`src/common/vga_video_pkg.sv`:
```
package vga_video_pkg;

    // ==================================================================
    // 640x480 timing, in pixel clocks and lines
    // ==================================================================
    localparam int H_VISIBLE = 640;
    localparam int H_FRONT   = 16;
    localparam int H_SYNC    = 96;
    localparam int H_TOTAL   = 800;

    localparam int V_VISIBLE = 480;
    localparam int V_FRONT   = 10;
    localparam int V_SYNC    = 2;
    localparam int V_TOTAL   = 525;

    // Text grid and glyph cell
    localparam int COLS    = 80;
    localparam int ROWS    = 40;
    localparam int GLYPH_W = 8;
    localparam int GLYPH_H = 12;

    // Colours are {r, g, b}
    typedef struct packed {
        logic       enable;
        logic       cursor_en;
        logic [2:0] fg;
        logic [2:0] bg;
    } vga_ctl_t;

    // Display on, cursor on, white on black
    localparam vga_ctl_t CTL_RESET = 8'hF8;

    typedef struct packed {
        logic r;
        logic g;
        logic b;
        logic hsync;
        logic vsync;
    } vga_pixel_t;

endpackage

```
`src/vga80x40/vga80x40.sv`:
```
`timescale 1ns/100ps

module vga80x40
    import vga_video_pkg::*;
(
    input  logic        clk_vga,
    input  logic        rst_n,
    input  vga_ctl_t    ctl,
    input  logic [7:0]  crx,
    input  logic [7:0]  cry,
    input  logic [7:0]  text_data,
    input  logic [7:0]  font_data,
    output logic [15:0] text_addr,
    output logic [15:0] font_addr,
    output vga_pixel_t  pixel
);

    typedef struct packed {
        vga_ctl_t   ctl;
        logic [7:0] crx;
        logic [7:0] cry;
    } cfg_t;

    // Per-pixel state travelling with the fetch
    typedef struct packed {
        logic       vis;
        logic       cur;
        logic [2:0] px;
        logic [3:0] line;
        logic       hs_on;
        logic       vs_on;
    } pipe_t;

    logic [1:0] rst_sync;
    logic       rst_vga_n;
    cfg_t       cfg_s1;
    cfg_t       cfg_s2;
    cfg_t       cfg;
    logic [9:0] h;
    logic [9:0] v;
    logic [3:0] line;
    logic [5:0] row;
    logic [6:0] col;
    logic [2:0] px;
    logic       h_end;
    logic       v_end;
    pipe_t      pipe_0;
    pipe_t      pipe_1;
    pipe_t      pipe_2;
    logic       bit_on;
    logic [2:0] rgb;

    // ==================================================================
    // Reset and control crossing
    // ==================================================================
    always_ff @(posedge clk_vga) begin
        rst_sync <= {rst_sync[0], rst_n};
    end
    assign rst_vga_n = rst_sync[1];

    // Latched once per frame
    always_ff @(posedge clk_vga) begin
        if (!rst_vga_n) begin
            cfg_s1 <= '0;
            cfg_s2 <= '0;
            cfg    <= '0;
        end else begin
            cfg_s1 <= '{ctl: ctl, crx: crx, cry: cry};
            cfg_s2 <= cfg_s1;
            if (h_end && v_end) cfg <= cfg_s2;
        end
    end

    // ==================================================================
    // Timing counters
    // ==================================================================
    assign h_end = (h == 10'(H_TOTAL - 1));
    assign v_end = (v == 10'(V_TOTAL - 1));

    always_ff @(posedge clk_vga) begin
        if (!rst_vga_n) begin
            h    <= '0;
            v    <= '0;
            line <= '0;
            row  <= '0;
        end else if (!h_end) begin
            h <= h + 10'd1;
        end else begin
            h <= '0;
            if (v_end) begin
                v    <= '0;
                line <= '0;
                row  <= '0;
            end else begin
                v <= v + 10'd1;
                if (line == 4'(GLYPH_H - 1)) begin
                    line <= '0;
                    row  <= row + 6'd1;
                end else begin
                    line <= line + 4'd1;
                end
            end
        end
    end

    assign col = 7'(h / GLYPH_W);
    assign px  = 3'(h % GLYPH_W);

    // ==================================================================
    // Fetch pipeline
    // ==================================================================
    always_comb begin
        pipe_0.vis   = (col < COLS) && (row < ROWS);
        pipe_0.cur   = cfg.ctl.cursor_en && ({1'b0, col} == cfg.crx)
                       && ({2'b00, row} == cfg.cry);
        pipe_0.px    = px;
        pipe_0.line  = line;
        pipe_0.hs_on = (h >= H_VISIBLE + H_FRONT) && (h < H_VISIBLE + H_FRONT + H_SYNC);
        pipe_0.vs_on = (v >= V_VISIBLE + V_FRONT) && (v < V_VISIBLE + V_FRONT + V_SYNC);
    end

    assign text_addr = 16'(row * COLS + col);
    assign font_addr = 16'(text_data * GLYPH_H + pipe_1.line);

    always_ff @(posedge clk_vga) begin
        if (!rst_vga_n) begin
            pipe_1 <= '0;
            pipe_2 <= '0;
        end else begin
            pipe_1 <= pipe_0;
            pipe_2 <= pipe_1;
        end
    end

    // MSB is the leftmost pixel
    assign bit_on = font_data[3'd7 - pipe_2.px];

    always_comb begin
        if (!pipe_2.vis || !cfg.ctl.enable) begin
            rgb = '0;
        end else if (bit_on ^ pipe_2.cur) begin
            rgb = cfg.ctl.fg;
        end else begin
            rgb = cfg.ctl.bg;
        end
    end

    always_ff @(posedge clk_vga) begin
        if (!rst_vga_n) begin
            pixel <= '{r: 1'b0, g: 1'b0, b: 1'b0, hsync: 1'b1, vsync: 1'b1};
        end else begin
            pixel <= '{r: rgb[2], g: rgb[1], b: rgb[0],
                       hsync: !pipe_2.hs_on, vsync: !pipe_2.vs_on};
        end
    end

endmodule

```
+---+
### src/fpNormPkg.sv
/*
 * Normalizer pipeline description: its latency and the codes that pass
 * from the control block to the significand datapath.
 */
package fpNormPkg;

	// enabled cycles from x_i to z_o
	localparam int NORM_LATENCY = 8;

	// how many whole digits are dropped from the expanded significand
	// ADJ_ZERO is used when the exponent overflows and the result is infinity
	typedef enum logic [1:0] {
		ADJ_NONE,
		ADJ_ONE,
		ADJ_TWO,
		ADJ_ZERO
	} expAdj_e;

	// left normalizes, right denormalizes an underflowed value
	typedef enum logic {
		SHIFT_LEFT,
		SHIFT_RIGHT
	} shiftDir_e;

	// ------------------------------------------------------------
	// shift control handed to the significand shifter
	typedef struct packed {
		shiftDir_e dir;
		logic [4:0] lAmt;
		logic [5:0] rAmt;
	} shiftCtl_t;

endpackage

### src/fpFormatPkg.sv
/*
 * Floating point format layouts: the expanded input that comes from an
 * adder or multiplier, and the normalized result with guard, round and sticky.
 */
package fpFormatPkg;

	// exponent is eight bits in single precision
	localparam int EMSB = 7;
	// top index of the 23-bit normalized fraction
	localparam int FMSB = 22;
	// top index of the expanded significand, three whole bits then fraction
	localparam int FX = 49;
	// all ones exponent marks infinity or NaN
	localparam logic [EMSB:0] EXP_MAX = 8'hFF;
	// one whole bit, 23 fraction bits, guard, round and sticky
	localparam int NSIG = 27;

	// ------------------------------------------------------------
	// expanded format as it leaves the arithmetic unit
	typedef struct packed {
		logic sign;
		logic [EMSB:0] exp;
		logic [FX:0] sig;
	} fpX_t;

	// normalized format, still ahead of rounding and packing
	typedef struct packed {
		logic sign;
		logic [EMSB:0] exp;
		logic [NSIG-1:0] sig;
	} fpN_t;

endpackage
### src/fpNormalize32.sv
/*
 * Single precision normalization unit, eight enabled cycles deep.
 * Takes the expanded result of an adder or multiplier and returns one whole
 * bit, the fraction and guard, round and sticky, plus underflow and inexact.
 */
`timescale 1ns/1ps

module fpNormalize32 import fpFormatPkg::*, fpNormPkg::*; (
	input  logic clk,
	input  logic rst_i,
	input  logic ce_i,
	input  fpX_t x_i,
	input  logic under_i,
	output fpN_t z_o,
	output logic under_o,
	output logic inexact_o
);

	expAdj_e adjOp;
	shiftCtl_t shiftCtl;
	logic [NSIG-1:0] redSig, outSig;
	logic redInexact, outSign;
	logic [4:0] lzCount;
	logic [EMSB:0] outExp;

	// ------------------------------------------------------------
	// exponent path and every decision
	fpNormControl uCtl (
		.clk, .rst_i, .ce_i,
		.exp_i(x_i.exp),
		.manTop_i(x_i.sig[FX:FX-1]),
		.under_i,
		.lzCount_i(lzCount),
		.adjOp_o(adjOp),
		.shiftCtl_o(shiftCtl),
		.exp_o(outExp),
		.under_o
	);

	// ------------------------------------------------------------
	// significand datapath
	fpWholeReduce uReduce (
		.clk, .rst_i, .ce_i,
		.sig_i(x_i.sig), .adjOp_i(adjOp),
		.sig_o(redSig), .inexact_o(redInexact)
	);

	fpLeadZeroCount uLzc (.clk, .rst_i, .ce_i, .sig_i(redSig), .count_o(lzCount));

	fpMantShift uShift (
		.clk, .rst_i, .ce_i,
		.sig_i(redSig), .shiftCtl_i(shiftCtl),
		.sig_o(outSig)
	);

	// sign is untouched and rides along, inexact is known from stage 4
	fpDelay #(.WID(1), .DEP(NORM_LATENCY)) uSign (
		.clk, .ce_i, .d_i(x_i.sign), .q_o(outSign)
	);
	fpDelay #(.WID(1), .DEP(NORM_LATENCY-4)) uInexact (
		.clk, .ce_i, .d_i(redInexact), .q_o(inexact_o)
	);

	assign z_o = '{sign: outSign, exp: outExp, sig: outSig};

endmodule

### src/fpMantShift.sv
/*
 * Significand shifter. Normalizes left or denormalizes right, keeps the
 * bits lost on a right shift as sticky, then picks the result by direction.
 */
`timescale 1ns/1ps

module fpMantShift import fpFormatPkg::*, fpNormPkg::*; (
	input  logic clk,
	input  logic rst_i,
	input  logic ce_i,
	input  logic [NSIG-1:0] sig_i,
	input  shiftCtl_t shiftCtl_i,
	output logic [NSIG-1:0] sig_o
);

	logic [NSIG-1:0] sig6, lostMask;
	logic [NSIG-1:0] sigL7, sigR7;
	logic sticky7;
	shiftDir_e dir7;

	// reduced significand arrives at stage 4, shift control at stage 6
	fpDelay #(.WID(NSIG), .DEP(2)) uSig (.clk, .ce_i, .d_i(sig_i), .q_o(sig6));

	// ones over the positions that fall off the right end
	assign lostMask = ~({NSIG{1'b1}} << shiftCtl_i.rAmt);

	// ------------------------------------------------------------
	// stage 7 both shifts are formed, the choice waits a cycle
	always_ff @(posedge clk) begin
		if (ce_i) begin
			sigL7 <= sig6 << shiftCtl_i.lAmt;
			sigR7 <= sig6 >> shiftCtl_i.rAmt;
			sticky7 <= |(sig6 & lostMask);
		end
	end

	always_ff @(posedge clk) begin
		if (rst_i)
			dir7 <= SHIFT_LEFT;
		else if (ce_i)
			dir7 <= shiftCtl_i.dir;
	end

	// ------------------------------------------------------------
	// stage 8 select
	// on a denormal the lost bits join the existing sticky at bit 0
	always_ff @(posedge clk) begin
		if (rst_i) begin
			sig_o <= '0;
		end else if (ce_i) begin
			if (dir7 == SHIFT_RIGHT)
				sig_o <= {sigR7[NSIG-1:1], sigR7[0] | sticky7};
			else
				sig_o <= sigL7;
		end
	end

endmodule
+---+
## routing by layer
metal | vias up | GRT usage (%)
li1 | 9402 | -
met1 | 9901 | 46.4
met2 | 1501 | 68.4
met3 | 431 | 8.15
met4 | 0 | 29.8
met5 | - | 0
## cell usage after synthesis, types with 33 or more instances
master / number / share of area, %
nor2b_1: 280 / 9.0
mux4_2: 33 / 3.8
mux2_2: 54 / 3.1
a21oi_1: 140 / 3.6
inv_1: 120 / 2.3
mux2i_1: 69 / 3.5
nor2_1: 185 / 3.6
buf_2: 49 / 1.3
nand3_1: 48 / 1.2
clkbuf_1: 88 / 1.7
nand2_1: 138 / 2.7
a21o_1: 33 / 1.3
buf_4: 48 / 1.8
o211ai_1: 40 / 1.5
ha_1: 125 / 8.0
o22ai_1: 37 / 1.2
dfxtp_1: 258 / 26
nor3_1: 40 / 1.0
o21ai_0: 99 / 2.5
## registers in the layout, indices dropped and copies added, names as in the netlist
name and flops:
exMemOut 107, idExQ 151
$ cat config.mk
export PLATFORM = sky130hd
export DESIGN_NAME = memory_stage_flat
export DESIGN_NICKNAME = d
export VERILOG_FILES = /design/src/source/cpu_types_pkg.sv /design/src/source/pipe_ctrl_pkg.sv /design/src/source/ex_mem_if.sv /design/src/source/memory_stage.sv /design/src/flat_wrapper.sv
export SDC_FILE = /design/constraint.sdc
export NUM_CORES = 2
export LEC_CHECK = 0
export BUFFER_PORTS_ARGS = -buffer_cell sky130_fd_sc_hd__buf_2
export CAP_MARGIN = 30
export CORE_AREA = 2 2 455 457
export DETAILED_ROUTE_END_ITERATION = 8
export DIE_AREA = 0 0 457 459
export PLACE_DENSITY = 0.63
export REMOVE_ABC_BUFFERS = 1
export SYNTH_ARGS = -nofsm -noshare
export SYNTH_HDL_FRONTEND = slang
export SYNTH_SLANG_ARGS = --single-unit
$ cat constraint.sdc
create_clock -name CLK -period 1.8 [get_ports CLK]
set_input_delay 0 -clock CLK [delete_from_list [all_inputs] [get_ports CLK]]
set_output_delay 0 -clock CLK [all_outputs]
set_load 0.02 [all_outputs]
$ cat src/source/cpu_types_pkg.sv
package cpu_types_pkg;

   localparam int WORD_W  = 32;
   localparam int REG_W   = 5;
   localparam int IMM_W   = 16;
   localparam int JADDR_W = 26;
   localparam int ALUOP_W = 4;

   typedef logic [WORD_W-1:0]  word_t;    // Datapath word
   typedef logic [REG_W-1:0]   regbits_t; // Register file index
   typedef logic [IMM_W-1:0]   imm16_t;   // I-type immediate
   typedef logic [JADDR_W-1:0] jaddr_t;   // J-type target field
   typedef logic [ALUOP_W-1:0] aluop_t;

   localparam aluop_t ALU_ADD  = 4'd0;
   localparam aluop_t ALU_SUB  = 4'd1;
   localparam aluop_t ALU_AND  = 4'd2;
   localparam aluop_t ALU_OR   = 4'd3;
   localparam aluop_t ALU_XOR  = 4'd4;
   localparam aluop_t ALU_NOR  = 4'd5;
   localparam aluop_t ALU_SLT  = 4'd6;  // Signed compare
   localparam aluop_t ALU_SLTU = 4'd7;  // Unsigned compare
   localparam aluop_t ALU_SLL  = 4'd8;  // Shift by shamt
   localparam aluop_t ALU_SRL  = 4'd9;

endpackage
+---+
§ WHAT IS REQUIRED
If a line of the data contains "usage", copy it out.

§ ANSWER
metal | vias up | GRT usage (%)
## cell usage after synthesis, types with 33 or more instances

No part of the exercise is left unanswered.